Around March 2019, myself and three other students entered into the International Mathematical Modeling Challenge, where we were given the task to calculate the "carrying capacity" of the Earth, both assuming current conditions and with future projections.

By the end of the five-day period, we were able to produce a written report detailing our research, assumptions, and findings. Through this competition, our team was listed as one of the 22 National Finalists in Australia. Below is the summary page of our report, as well as the entire report in PDF format.

Summary

If humans were to continue to consume resources at our present rate, it is inevitable that one day we will deplete the environment we rely on. Because of this, it is vital for our species to gain insight into a reliable prediction of the maximum carrying capacity, either then to adjust our present consumption rate, or search for more sustainable way of living before hitting the predicted number. The carrying capacity of a biological species in an environment is the maximum population size of the species that the environment can sustain indefinitely, given the food, habitat, water, and other necessities available in the environment.

The goal of the model was to project a carrying capacity as reliably as possible, given limited information and time. The factors that influence the carrying capacity are incredibly broad and are usually closely interlinked. By taking into account 3 major factors, that is the amount of land, water, and energy resources remaining in the current state, we were able to produce a model that predicts the figure fairly accurately without the over complication for such a big question on the fate of humanity.

Our initial model (Question 2) is based entirely on current figures. To make this model as specific and accurate as possible, our model takes into account of the average amount resources per person required per year, as well as the available renewable resources in each of the three factors. This is achieved separately for each of the three limiting factors and the minimum of the three population size is taken as the carrying capacity.

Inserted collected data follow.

From an optimization exercise on the open Yosys and OpenROAD flow, aimed at small area, a short achievable clock period and few clock cycles; shortcuts taken in it are not production practice.
Only simulation tests tie the RTL to the original design; equivalence was not proved.
Power is estimated from default activity; no workload was simulated.

// cnc_motion_core
module cnc_motion_core (
    input  wire        clk,
    input  wire        rst,
    input  wire        op_valid,
    output wire        op_ready,
    input  wire [1:0]  op_code,
    input  wire        op_offer,
    input  wire [8:0]  op_addr,
    input  wire [31:0] cmd_dx,
    input  wire [31:0] cmd_dy,
    input  wire [31:0] cmd_dz,
    input  wire [31:0] cmd_speed,
    output reg         rsp_valid,
    output wire        rsp_halted,
    output reg         rsp_consumed,
    output reg  [31:0] rsp_data,
    output wire [2:0]  step,
    output wire [2:0]  dir
);
For scale: about 5,300 cells after synthesis, ~190 I/O pins, ~47,000 µm² of cells after synthesis.
Settings: LEC_CHECK=0, CAP_MARGIN=20, CORE_MARGIN=2, CORE_UTILIZATION=45, PLACE_DENSITY=0.65, SLEW_MARGIN=20; clock period 16.0 ns.
standard.sh (not shown) runs the stock make flow with config.mk's settings and CLKGATE_MAP_FILE= SYNTH_SCRIPT=/design/flow/synth_recipe.tcl, a recipe that flattens the netlist after the stock synthesis.
==> flow/flow/run.sh <==
#!/bin/bash
# The standard layout (the standard.sh, standard synthesis included),
# with ORFS's timing repair asked to aim for a larger setup slack than the
# default, so that it works on paths that already meet the clock.
set -euo pipefail
bash standard.sh 'BUFFER_PORTS_ARGS=-buffer_cell sky130_fd_sc_hd__buf_4' SETUP_SLACK_MARGIN=11 finish > flow_make.log 2>&1
Testbench counts at the start, summed over its fixed seeds: cycles 502,958.
This design comes from an exercise in tuning for a short achievable clock period and few clock cycles per item on the open sky130 flow, not from production work. No functional check of the RTL was part of any run shown here. Power figures rest on the tool's default switching activity, not on a simulated workload.

## design/flow/design.v

```verilog
module se_crc16 (
  input  wire [15:0] c,
  input  wire [7:0]  b,
  output reg  [15:0] n
);
  integer j;
  always @(*) begin
    n = c;
    for (j = 0; j < 8; j = j + 1)
      n = {n[14:0], 1'b0} ^ ((b[j] ^ n[15]) ? 16'h8005 : 16'h0000);
  end
endmodule
module se_sfifo #(parameter W = 8, parameter D = 4) (
  input  wire         clk,
  input  wire         clr,
  input  wire         push,
  input  wire [W-1:0] din,
  input  wire         pop,
  output wire [W-1:0] head,
  output reg  [D-1:0] vld     
);
  reg  [W*D-1:0]     ev;
  wire [D:0]         vx = {1'b0, vld};
  wire [D:0]         vp = {vld, 1'b1};
  wire [W*(D+1)-1:0] ex = {din, ev};
  integer i;
  assign head = ev[W-1:0];
  always @(posedge clk) begin
    for (i = 0; i < D; i = i + 1) begin
      if (pop) begin
        if (vx[i+1]) ev[i*W +: W] <= ex[(i+1)*W +: W];
        else if (push) ev[i*W +: W] <= din;
      end else if (push && !vld[i] && vp[i]) begin
        ev[i*W +: W] <= din;
      end
      if (clr) vld[i] <= 1'b0;
      else if (pop) vld[i] <= vx[i+1] | (push & vld[i]);
      else if (push) vld[i] <= vld[i] | vp[i];
    end
  end
endmodule
module se_cfifo #(parameter W = 8, parameter AW = 2) (
  input  wire         clk,
  input  wire         clr,
  input  wire         push,
  input  wire [W-1:0] din,
  input  wire         pop,
  output wire [W-1:0] head,
  output wire         nempty,
  output wire         full
);
  localparam integer D = 1 << AW;
  reg [W*D-1:0] ev;
  reg [AW:0]    wp, rp;
  integer i;
  always @(posedge clk) begin
    for (i = 0; i < D; i = i + 1)
      if (push && wp[AW-1:0] == i) ev[i*W +: W] <= din;
    if (clr) begin
      wp <= {(AW+1){1'b0}};
      rp <= {(AW+1){1'b0}};
    end else begin
      if (push) wp <= wp + 1'b1;
      if (pop)  rp <= rp + 1'b1;
    end
  end
  assign head   = ev[rp[AW-1:0]*W +: W];
  assign nempty = (wp != rp);
  assign full   = (wp[AW-1:0] == rp[AW-1:0]) && (wp[AW] != rp[AW]);
endmodule
module se_framer (
  input  wire        clk,
  input  wire        rst,
  input  wire        cmd_valid,
  output wire        cmd_ready,
  input  wire [1:0]  cmd_op,
  input  wire [7:0]  cmd_len,
  input  wire [7:0]  cmd_opcode,
  input  wire [7:0]  cmd_p1,
  input  wire [15:0] cmd_p2,
  input  wire        in_valid,
  output wire        in_ready,
  input  wire [7:0]  in_data,
  input  wire        in_last,
  output wire        out_valid,
  input  wire        out_ready,
  output wire [7:0]  out_data,
  output wire        res_valid,
  input  wire        res_ready,
  output wire [2:0]  res_err,
  output wire [15:0] res_crc,
  output wire [4:0]  res_attempts
);
  localparam integer MAXF = 4;     
  localparam integer QAW  = 2;     
  localparam integer PAW  = 4;     
  localparam [1:0] K_CRC = 2'd0, K_SEND = 2'd1, K_RECV = 2'd2, K_NONE = 2'd3;
  reg        cr_q;
  reg  [3:0] nfl;         
  reg        rf_q;        
  reg        c0_v;
  reg  [1:0] c0_op;
  reg  [7:0] c0_len, c0_opc, c0_p1;
  reg [15:0] c0_p2;
  wire cmd_fire = cmd_valid & cr_q;
  assign cmd_ready = cr_q;
  always @(posedge clk) begin
    c0_op  <= cmd_op;
    c0_len <= cmd_len;
    c0_opc <= cmd_opcode;
    c0_p1  <= cmd_p1;
    c0_p2  <= cmd_p2;
    c0_v   <= cmd_fire & ~rst;
  end
  reg        c1_v;
  reg  [1:0] c1_kind;
  reg  [2:0] c1_err;
  reg        c1_snd;      
  reg  [7:0] c1_a;        
  reg        c1_a1;       
  reg  [7:0] c1_L, c1_opc, c1_p1;
  reg [15:0] c1_p2;
  wire c0_snd = (c0_op == 2'd1) && (c0_len <= 8'd248);
  always @(posedge clk) begin
    c1_v   <= c0_v & ~rst;
    c1_L   <= c0_len + 8'd7;
    c1_opc <= c0_opc;
    c1_p1  <= c0_p1;
    c1_p2  <= c0_p2;
    c1_a   <= (c0_op == 2'd2) ? c0_len + 8'd2 : c0_len;
    c1_a1  <= (c0_op != 2'd2) && (c0_len == 8'd1);
    c1_snd <= c0_snd;
    case (c0_op)
      2'd0: begin
        c1_kind <= (c0_len == 8'd0) ? K_NONE : K_CRC;
        c1_err  <= 3'd0;
      end
      2'd1: begin
        c1_kind <= (c0_len > 8'd248 || c0_len == 8'd0) ? K_NONE : K_SEND;
        c1_err  <= (c0_len > 8'd248) ? 3'd4 : 3'd0;
      end
      2'd2: begin
        c1_kind <= (c0_len > 8'd252) ? K_NONE : K_RECV;
        c1_err  <= (c0_len > 8'd252) ? 3'd4 : 3'd0;
      end
      default: begin
        c1_kind <= K_NONE;
        c1_err  <= 3'd5;
      end
    endcase
  end
  wire [15:0] h1, h2, h3, h4, h5;
  se_crc16 u_h1 (.c(16'h0000), .b(c1_L),        .n(h1));
  se_crc16 u_h2 (.c(h1),       .b(c1_opc),      .n(h2));
  se_crc16 u_h3 (.c(h2),       .b(c1_p1),       .n(h3));
  se_crc16 u_h4 (.c(h3),       .b(c1_p2[7:0]),  .n(h4));
  se_crc16 u_h5 (.c(h4),       .b(c1_p2[15:8]), .n(h5));
  localparam integer CQW = 2 + 3 + 1 + 8 + 1 + 16;
  wire [CQW-1:0] cq_h;
  wire cq_ne, cq_full, cq_pop;
  se_cfifo #(.W(CQW), .AW(QAW)) u_cq (
    .clk(clk), .clr(rst), .push(c1_v),
    .din({c1_kind, c1_err, c1_snd, c1_a, c1_a1, c1_snd ? h5 : 16'h0000}),
    .pop(cq_pop), .head(cq_h), .nempty(cq_ne), .full(cq_full)
  );
  wire [1:0]  cqh_kind = cq_h[CQW-1 -: 2];
  wire [2:0]  cqh_err  = cq_h[CQW-3 -: 3];
  wire        cqh_snd  = cq_h[CQW-6];
  wire [7:0]  cqh_a    = cq_h[CQW-7 -: 8];
  wire        cqh_a1   = cq_h[16];
  wire [15:0] cqh_init = cq_h[15:0];
  wire [39:0] sq_h;
  wire sq_ne, sq_full, sq_pop;
  se_cfifo #(.W(40), .AW(QAW)) u_sq (
    .clk(clk), .clr(rst), .push(c0_v & c0_snd),
    .din({c0_len, c0_opc, c0_p1, c0_p2}),
    .pop(sq_pop), .head(sq_h), .nempty(sq_ne), .full(sq_full)
  );
  wire [7:0]  sqh_len = sq_h[39:32];
  wire [7:0]  sqh_opc = sq_h[31:24];
  wire [7:0]  sqh_p1  = sq_h[23:16];
  wire [15:0] sqh_p2  = sq_h[15:0];
  reg        ir_q;
  reg        ib_v;
  reg  [7:0] ib_d;
  reg        ib_l;
  assign in_ready = ir_q;
  always @(posedge clk) begin
    ib_d <= in_data;
    ib_l <= in_last;
    ib_v <= in_valid & ir_q & ~rst;
  end
  wire [8:0] iq_h;
  wire [3:0] iq_vld;
  wire       take;
  se_sfifo #(.W(9), .D(4)) u_iq (
    .clk(clk), .clr(rst), .push(ib_v), .din({ib_l, ib_d}),
    .pop(take), .head(iq_h), .vld(iq_vld)
  );
  wire [1:0] in_pend = {1'b0, ib_v} + {1'b0, ir_q};
  wire in_room = (in_pend == 2'd0) ? ~iq_vld[3] :
                 (in_pend == 2'd1) ? ~iq_vld[2] : ~iq_vld[1];
  wire in_dem  = (nfl != 4'd0) | c0_v | cmd_fire;
  always @(posedge clk)
    ir_q <= ~rst & in_room & in_dem;
  reg        ip_v;
  reg  [1:0] ip_kind;
  reg  [2:0] ip_err;
  reg        ip_snd;
  reg  [7:0] ip_rem;      
  reg        ip_rem1;
  reg  [7:0] ip_k1;       
  reg  [7:0] ip_k;        
  reg [15:0] ip_init;
  reg        ip_fresh;    
  reg [15:0] crc_q;
  reg  [7:0] togo;        
  reg        t0, t1;      
  reg        first;
  reg        len_ok;
  reg  [7:0] rx_lo;
  reg  [4:0] att;
  reg        att20;
  wire       pq_full;
  wire [7:0] b  = iq_h[7:0];
  wire       bl = iq_h[8];
  wire [15:0] cbase = ip_fresh ? ip_init : crc_q;
  wire [15:0] cnext;
  se_crc16 u_crc (.c(cbase), .b(b), .n(cnext));
  wire is_recv = (ip_kind == K_RECV);
  wire is_send = (ip_kind == K_SEND);
  assign take  = ip_v & (ip_kind != K_NONE) & iq_vld[0] & ~(is_send & pq_full);
  wire done_none  = ip_v & (ip_kind == K_NONE);
  wire done_cs    = take & ~ip_kind[1] & ip_rem1;
  wire done_full  = take & is_recv & t0;
  wire done_short = take & is_recv & ~t0 & bl & att20;
  wire done       = done_none | done_cs | done_full | done_short;
  wire adv        = ~ip_v | done;
  assign cq_pop   = adv & cq_ne;
  reg        pr_v;
  reg  [2:0] pr_err;
  reg  [4:0] pr_att;
  reg        pr_snd;
  always @(posedge clk) begin
    pr_v   <= done & ~rst;
    pr_snd <= ip_snd;
    pr_att <= done_short ? 5'd21 : att + 5'd1;
    if (done_none)
      pr_err <= ip_err;
    else if (done_short)
      pr_err <= 3'd1;
    else if (done_full)
      pr_err <= !len_ok ? 3'd2 : ({b, rx_lo} != crc_q) ? 3'd3 : 3'd0;
    else
      pr_err <= 3'd0;
  end
  always @(posedge clk) begin
    if (done_none) begin
      crc_q <= ip_init;
    end else if (take & ~(is_recv & (t0 | t1))) begin
      crc_q    <= cnext;
      ip_fresh <= 1'b0;
    end
    if (take) begin
      ip_rem  <= ip_rem - 8'd1;
      ip_rem1 <= (ip_rem == 8'd2);
    end
    if (take & is_recv) begin
      if (first) len_ok <= (b == ip_k);
      first <= 1'b0;
      if (t1) rx_lo <= b;
      if (~t0 & bl) begin
        att      <= att + 5'd1;
        att20    <= (att == 5'd19);
        togo     <= ip_k1;
        t0       <= 1'b0;
        t1       <= 1'b0;
        first    <= 1'b1;
        ip_fresh <= 1'b1;
      end else begin
        togo <= togo - 8'd1;
        t1   <= (togo == 8'd2);
        t0   <= t1;
      end
    end
    if (adv) begin
      ip_kind  <= cqh_kind;
      ip_err   <= cqh_err;
      ip_snd   <= cqh_snd;
      ip_rem   <= cqh_a;
      ip_rem1  <= cqh_a1;
      ip_k1    <= cqh_a;
      ip_k     <= cqh_a + 8'd1;
      ip_init  <= cqh_init;
      ip_fresh <= 1'b1;
      togo     <= cqh_a;
      t0       <= 1'b0;
      t1       <= 1'b0;
      first    <= 1'b1;
      att      <= 5'd0;
      att20    <= 1'b0;
    end
    if (rst)
      ip_v <= 1'b0;
    else if (adv)
      ip_v <= cq_ne;
  end
  wire [7:0] pq_h;
  wire       pq_ne, pq_pop;
  se_cfifo #(.W(8), .AW(PAW)) u_pq (
    .clk(clk), .clr(rst), .push(take & is_send), .din(b),
    .pop(pq_pop), .head(pq_h), .nempty(pq_ne), .full(pq_full)
  );
  wire [15:0] sc_h;
  wire        sc_ne, sc_full, sc_pop;
  se_cfifo #(.W(16), .AW(QAW)) u_sc (
    .clk(clk), .clr(rst), .push(pr_v & pr_snd), .din(crc_q),
    .pop(sc_pop), .head(sc_h), .nempty(sc_ne), .full(sc_full)
  );
  localparam integer RQW = 3 + 16 + 5 + 1;
  wire [RQW-1:0] rq_h;
  wire           rq_ne, rq_full, rq_pop;
  se_cfifo #(.W(RQW), .AW(QAW)) u_rq (
    .clk(clk), .clr(rst), .push(pr_v), .din({pr_err, crc_q, pr_att, pr_snd}),
    .pop(rq_pop), .head(rq_h), .nempty(rq_ne), .full(rq_full)
  );
  reg  [8:0] ph;          
  reg  [7:0] prem;        
  reg        prem1;
  reg        m_v;         
  reg  [7:0] m_d;
  reg        m_l;         
  reg        ol_q;        
  wire [7:0] sqh_L = sqh_len + 8'd7;
  wire [7:0] obyte = ({8{ph[0]}} & 8'h03)        |
                     ({8{ph[1]}} & sqh_L)        |
                     ({8{ph[2]}} & sqh_opc)      |
                     ({8{ph[3]}} & sqh_p1)       |
                     ({8{ph[4]}} & sqh_p2[7:0])  |
                     ({8{ph[5]}} & sqh_p2[15:8]) |
                     ({8{ph[6]}} & pq_h)         |
                     ({8{ph[7]}} & sc_h[7:0])    |
                     ({8{ph[8]}} & sc_h[15:8]);
  wire oav    = sq_ne & (ph[6] ? pq_ne : (ph[7] | ph[8]) ? sc_ne : 1'b1);
  wire m_free = ~m_v | out_ready;
  wire o_push = m_free & oav;
  wire p0     = (sqh_len == 8'd0);
  assign pq_pop = o_push & ph[6];
  assign sc_pop = o_push & ph[8];
  assign sq_pop = o_push & ph[8];
  always @(posedge clk) begin
    if (rst) begin
      ph <= 9'd1;
    end else if (o_push) begin
      ph[0] <= ph[8];
      ph[1] <= ph[0];
      ph[2] <= ph[1];
      ph[3] <= ph[2];
      ph[4] <= ph[3];
      ph[5] <= ph[4];
      ph[6] <= (ph[5] & ~p0) | (ph[6] & ~prem1);
      ph[7] <= (ph[5] & p0) | (ph[6] & prem1);
      ph[8] <= ph[7];
    end
    if (o_push) begin
      if (ph[5]) begin
        prem  <= sqh_len;
        prem1 <= (sqh_len == 8'd1);
      end else begin
        prem  <= prem - 8'd1;
        prem1 <= (prem == 8'd2);
      end
    end
    if (m_free) begin
      m_d <= obyte;
      m_l <= ph[8];
    end
    if (rst)
      m_v <= 1'b0;
    else if (m_free)
      m_v <= o_push;
    ol_q <= ~rst & m_v & out_ready & m_l;
  end
  assign out_valid = m_v;
  assign out_data  = m_d;
  reg  [2:0] otok;        
  reg        r_v;
  reg [RQW-1:1] r_d;
  wire rqh_snd = rq_h[0];
  wire r_free  = ~r_v | res_ready;
  wire r_push  = r_free & rq_ne & (~rqh_snd | (otok != 3'd0));
  assign rq_pop = r_push;
  always @(posedge clk) begin
    if (rst)
      otok <= 3'd0;
    else
      otok <= otok + {2'd0, ol_q} - {2'd0, r_push & rqh_snd};
    if (r_free)
      r_d <= rq_h[RQW-1:1];
    if (rst)
      r_v <= 1'b0;
    else if (r_free)
      r_v <= r_push;
    rf_q <= ~rst & r_v & res_ready;
  end
  assign res_valid    = r_v;
  assign res_err      = r_d[RQW-1 -: 3];
  assign res_crc      = r_d[RQW-4 -: 16];
  assign res_attempts = r_d[5:1];
  wire [4:0] nfl_sum = {1'b0, nfl} + {4'd0, c0_v} + {4'd0, cr_q} + 5'd1;
  always @(posedge clk) begin
    if (rst) begin
      nfl  <= 4'd0;
      cr_q <= 1'b0;
    end else begin
      nfl  <= nfl + {3'd0, c0_v} - {3'd0, rf_q};
      cr_q <= (nfl_sum <= MAXF);
    end
  end
endmodule
```
This design comes from an exercise in tuning for small area on the open sky130 flow, not from production work.
Only simulation tests tie the RTL to the original design; equivalence was not proved.
No activity file was given, so power comes from the tool's default toggle rates.

==> design.v <==
module fsk_tx (
    input  wire        clk,
    input  wire        rst,
    input  wire        bus_en,
    input  wire        bus_we,
    input  wire [3:0]  bus_addr,
    input  wire [15:0] bus_wdata,
    output reg  [15:0] bus_rdata,
    output wire        s_valid,
    input  wire        s_ready,
    output wire [15:0] s_data,
    output wire        s_bit,
    output wire        s_bitstart,
    output wire        s_last,
    output wire        irq
);
    localparam integer PAYLOAD_MAX = 256;
    localparam integer IDX_W       = 8;      
    localparam [2:0] PH_IDLE = 3'd0,
                     PH_PRE  = 3'd1,
                     PH_DATA = 3'd2,
                     PH_CRCH = 3'd3,
                     PH_CRCL = 3'd4,
                     PH_POST = 3'd5;
    localparam [3:0] A_CTRL    = 4'h0,
                     A_STATUS  = 4'h1,
                     A_INTEN   = 4'h2,
                     A_PLEN    = 4'h3,
                     A_PADDR   = 4'h4,
                     A_PDATA   = 4'h5,
                     A_CRC     = 4'h6,
                     A_SEQ     = 4'h7,
                     A_BYTEIDX = 4'h8,
                     A_PMAX    = 4'h9;
    localparam [2:0] F_START_BUSY = 3'd1,
                     F_LOCKED     = 3'd2,
                     F_LEN        = 3'd3,
                     F_ADDR       = 3'd4;
    reg [15:0] crc;
    reg [2:0]  phase;
    reg [1:0]  rep;
    reg [15:0] byteidx;
    reg [3:0]  bitidx;
    reg [4:0]  sampidx;
    reg [7:0]  curbyte;
    reg        done;
    reg        err;
    reg [2:0]  errcode;
    reg        ie_done;
    reg        ie_err;
    reg [15:0] plen;
    reg [15:0] paddr;
    reg [7:0]  pbuf [0:PAYLOAD_MAX-1];
    function [15:0] crc_update;
        input [15:0] s;
        input [7:0]  b;
        reg   [15:0] t;
        integer      i;
        begin
            t = s ^ {b, 8'h00};
            for (i = 0; i < 8; i = i + 1) begin
                if (t[15])
                    t = {t[14:0], 1'b0} ^ 16'h1021;
                else
                    t = {t[14:0], 1'b0};
            end
            crc_update = t;
        end
    endfunction
    function [15:0] rom_word;
        input       tone;
        input [4:0] k;
        begin
            case ({tone, k[3:0]})
                5'h00: rom_word = 16'h0000;
                5'h01: rom_word = 16'h30FB;
                5'h02: rom_word = 16'h5A81;
                5'h03: rom_word = 16'h7640;
                5'h04: rom_word = 16'h7FFF;
                5'h05: rom_word = 16'h7640;
                5'h06: rom_word = 16'h5A81;
                5'h07: rom_word = 16'h30FB;
                5'h08: rom_word = 16'h0000;
                5'h09: rom_word = 16'hCF05;
                5'h0A: rom_word = 16'hA57E;
                5'h0B: rom_word = 16'h89BF;
                5'h0C: rom_word = 16'h8000;
                5'h0D: rom_word = 16'h89BF;
                5'h0E: rom_word = 16'hA57E;
                5'h0F: rom_word = 16'hCF05;
                5'h10: rom_word = 16'h0000;
                5'h11: rom_word = 16'h5A81;
                5'h12: rom_word = 16'h7FFF;
                5'h13: rom_word = 16'h5A81;
                5'h14: rom_word = 16'h0000;
                5'h15: rom_word = 16'hA57E;
                5'h16: rom_word = 16'h8000;
                5'h17: rom_word = 16'hA57E;
                5'h18: rom_word = 16'h0000;
                5'h19: rom_word = 16'h5A81;
                5'h1A: rom_word = 16'h7FFF;
                5'h1B: rom_word = 16'h5A81;
                5'h1C: rom_word = 16'h0000;
                5'h1D: rom_word = 16'hA57E;
                5'h1E: rom_word = 16'h8000;
                default: rom_word = 16'hA57E;
            endcase
        end
    endfunction
    wire busy = (phase != PH_IDLE);
    wire in_char = (phase == PH_DATA) || (phase == PH_CRCH) || (phase == PH_CRCL);
    reg linebit;
    always @(*) begin
        if (!busy)
            linebit = 1'b0;
        else if (!in_char)
            linebit = 1'b1;                        
        else if (bitidx == 4'd0)
            linebit = 1'b0;                        
        else if (bitidx <= 4'd8)
            linebit = curbyte[4'd8 - bitidx];      
        else
            linebit = 1'b1;                        
    end
    assign s_valid    = busy;
    assign s_bit      = linebit;
    assign s_data     = busy ? rom_word(linebit, sampidx) : 16'h0000;
    assign s_bitstart = busy && (sampidx == 5'd0);
    assign s_last     = (phase == PH_POST) && (rep == 2'd2) &&
                        (bitidx == 4'd11) && (sampidx == 5'd31);
    assign irq        = (done && ie_done) || (err && ie_err);
    wire xfer      = busy && s_ready;
    wire last_samp = (sampidx == 5'd31);
    wire last_bit  = in_char ? (bitidx == 4'd9) : (bitidx == 4'd11);
    wire [15:0] fetch_idx  = (phase == PH_PRE) ? 16'd0 : byteidx + 16'd1;
    wire [7:0]  fetch_byte = pbuf[fetch_idx[IDX_W-1:0]];
    wire busy_after = busy && !(xfer && s_last);
    wire wr = bus_en && bus_we;
    wire rd = bus_en && !bus_we;
    always @(*) begin
        bus_rdata = 16'h0000;
        if (rd) begin
            case (bus_addr)
                A_CTRL:    bus_rdata = 16'h0000;
                A_STATUS:  bus_rdata = {9'd0, errcode, 1'b0, err, done, busy};
                A_INTEN:   bus_rdata = {13'd0, ie_err, ie_done, 1'b0};
                A_PLEN:    bus_rdata = plen;
                A_PADDR:   bus_rdata = paddr;
                A_PDATA:   bus_rdata = (paddr < PAYLOAD_MAX) ? {8'd0, pbuf[paddr[IDX_W-1:0]]} : 16'h0000;
                A_CRC:     bus_rdata = crc;
                A_SEQ:     bus_rdata = {rep, phase, 2'b00, bitidx, sampidx};
                A_BYTEIDX: bus_rdata = byteidx;
                A_PMAX:    bus_rdata = PAYLOAD_MAX[15:0];
                default:   bus_rdata = 16'h0000;
            endcase
        end
    end
    wire pdata_ok = wr && (bus_addr == A_PDATA) && !busy_after && (paddr < PAYLOAD_MAX);
    always @(posedge clk) begin
        if (!rst && pdata_ok)
            pbuf[paddr[IDX_W-1:0]] <= bus_wdata[7:0];
    end
    always @(posedge clk) begin
        if (rst) begin
            crc     <= 16'h0000;
            phase   <= PH_IDLE;
            rep     <= 2'd0;
            byteidx <= 16'h0000;
            bitidx  <= 4'd0;
            sampidx <= 5'd0;
            curbyte <= 8'h00;
            done    <= 1'b0;
            err     <= 1'b0;
            errcode <= 3'd0;
            ie_done <= 1'b0;
            ie_err  <= 1'b0;
            plen    <= 16'h0000;
            paddr   <= 16'h0000;
        end else begin
            if (xfer) begin
                if (!last_samp) begin
                    sampidx <= sampidx + 5'd1;
                end else if (!last_bit) begin
                    sampidx <= 5'd0;
                    bitidx  <= bitidx + 4'd1;
                end else begin
                    sampidx <= 5'd0;
                    bitidx  <= 4'd0;
                    case (phase)
                        PH_PRE: begin
                            if (plen != 16'd0) begin
                                phase   <= PH_DATA;
                                curbyte <= fetch_byte;
                                crc     <= crc_update(crc, fetch_byte);
                            end else begin
                                phase   <= PH_CRCH;
                                curbyte <= crc[15:8];
                            end
                        end
                        PH_DATA: begin
                            byteidx <= fetch_idx;
                            if (fetch_idx < plen) begin
                                curbyte <= fetch_byte;
                                crc     <= crc_update(crc, fetch_byte);
                            end else begin
                                phase   <= PH_CRCH;
                                curbyte <= crc[15:8];
                            end
                        end
                        PH_CRCH: begin
                            phase   <= PH_CRCL;
                            curbyte <= crc[7:0];
                        end
                        PH_CRCL: begin
                            phase <= PH_POST;
                        end
                        PH_POST: begin
                            if (rep != 2'd2) begin
                                rep     <= rep + 2'd1;
                                phase   <= PH_PRE;
                                byteidx <= 16'h0000;
                                crc     <= 16'h0000;
                            end else begin
                                rep   <= 2'd0;
                                phase <= PH_IDLE;
                                done  <= 1'b1;
                            end
                        end
                        default: phase <= PH_IDLE;
                    endcase
                end
            end
            if (wr) begin
                case (bus_addr)
                    A_CTRL: begin
                        if (bus_wdata[0]) begin
                            if (busy_after) begin
                                if (!err) begin err <= 1'b1; errcode <= F_START_BUSY; end
                            end else if (plen > PAYLOAD_MAX) begin
                                if (!err) begin err <= 1'b1; errcode <= F_LEN; end
                            end else begin
                                phase   <= PH_PRE;
                                rep     <= 2'd0;
                                byteidx <= 16'h0000;
                                bitidx  <= 4'd0;
                                sampidx <= 5'd0;
                                crc     <= 16'h0000;
                                done    <= 1'b0;
                            end
                        end
                    end
                    A_STATUS: begin
                        if (bus_wdata[1]) done <= 1'b0;
                        if (bus_wdata[2]) begin err <= 1'b0; errcode <= 3'd0; end
                    end
                    A_INTEN: begin
                        ie_done <= bus_wdata[1];
                        ie_err  <= bus_wdata[2];
                    end
                    A_PLEN: begin
                        if (busy_after) begin
                            if (!err) begin err <= 1'b1; errcode <= F_LOCKED; end
                        end else
                            plen <= bus_wdata;
                    end
                    A_PADDR: begin
                        if (busy_after) begin
                            if (!err) begin err <= 1'b1; errcode <= F_LOCKED; end
                        end else
                            paddr <= bus_wdata;
                    end
                    A_PDATA: begin
                        if (busy_after) begin
                            if (!err) begin err <= 1'b1; errcode <= F_LOCKED; end
                        end else if (paddr >= PAYLOAD_MAX) begin
                            if (!err) begin err <= 1'b1; errcode <= F_ADDR; end
                        end else
                            paddr <= paddr + 16'd1;
                    end
                    default: ;   
                endcase
            end
        end
    end
endmodule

To project our prediction into the future (Question 3), the amount of renewable resources available to us is expanded on through reasonable assumptions based on research. In this model, the major factors build on each other to find the maximum population. In addition to expanding available resources, the resources required per person was also optimised whilst still ensuring sustainability. Like question 2, the minimum prediction population size from the 3 major factors was taken to be the carrying capacity.